Data for this exercise:
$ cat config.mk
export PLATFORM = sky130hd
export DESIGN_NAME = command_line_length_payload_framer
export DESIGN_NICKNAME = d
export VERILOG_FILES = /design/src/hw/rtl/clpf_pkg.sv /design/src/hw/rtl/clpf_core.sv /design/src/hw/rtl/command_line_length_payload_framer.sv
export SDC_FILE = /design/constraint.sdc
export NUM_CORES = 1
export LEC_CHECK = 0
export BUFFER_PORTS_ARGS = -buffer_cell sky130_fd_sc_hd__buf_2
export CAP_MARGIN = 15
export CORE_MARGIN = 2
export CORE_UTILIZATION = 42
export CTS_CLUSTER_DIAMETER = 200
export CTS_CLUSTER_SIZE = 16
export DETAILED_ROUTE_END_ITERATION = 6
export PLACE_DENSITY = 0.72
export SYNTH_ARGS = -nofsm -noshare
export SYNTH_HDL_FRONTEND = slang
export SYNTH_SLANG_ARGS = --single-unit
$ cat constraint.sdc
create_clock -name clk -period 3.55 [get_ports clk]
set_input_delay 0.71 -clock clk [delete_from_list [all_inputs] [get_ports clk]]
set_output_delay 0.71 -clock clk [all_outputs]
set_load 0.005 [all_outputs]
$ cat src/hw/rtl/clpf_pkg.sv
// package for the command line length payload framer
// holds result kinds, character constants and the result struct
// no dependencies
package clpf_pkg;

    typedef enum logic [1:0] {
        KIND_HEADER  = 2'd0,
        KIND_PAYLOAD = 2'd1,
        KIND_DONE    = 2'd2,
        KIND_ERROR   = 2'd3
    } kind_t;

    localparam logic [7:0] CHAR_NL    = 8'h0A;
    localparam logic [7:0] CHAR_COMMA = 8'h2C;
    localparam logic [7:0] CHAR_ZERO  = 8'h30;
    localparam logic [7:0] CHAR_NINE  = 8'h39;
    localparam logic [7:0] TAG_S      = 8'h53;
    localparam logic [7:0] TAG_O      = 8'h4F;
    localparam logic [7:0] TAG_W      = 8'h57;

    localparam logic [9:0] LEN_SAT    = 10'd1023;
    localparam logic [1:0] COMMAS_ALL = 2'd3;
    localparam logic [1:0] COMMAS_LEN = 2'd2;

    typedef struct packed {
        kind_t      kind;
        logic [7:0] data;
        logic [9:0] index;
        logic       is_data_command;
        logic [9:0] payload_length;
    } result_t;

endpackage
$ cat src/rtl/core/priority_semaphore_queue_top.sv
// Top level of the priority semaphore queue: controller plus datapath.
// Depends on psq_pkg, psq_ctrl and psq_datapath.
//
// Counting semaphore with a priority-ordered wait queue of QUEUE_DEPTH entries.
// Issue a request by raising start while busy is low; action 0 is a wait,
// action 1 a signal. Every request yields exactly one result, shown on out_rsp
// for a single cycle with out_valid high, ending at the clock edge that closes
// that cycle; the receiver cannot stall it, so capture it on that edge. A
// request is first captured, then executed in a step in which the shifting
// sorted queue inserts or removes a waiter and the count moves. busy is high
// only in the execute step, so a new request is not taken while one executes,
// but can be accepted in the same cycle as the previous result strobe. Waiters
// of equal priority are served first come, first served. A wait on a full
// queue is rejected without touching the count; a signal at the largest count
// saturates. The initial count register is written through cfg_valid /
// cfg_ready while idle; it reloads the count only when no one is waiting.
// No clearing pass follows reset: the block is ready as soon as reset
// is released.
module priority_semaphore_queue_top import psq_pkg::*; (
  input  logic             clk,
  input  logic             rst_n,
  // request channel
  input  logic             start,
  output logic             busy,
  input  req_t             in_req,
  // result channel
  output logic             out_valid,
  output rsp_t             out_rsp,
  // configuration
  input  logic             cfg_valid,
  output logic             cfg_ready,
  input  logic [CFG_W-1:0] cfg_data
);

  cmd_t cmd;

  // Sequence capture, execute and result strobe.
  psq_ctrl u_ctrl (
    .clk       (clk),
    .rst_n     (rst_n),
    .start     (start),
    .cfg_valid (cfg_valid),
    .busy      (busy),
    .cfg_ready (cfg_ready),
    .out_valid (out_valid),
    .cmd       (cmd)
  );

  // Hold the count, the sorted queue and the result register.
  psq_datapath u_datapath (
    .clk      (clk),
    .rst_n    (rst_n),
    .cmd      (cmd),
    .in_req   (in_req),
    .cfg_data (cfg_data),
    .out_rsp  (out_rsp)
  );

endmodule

Task goal:
Find the lines above that hold "constraint", then copy each of them.

Task output:
export SDC_FILE = /design/constraint.sdc
$ cat constraint.sdc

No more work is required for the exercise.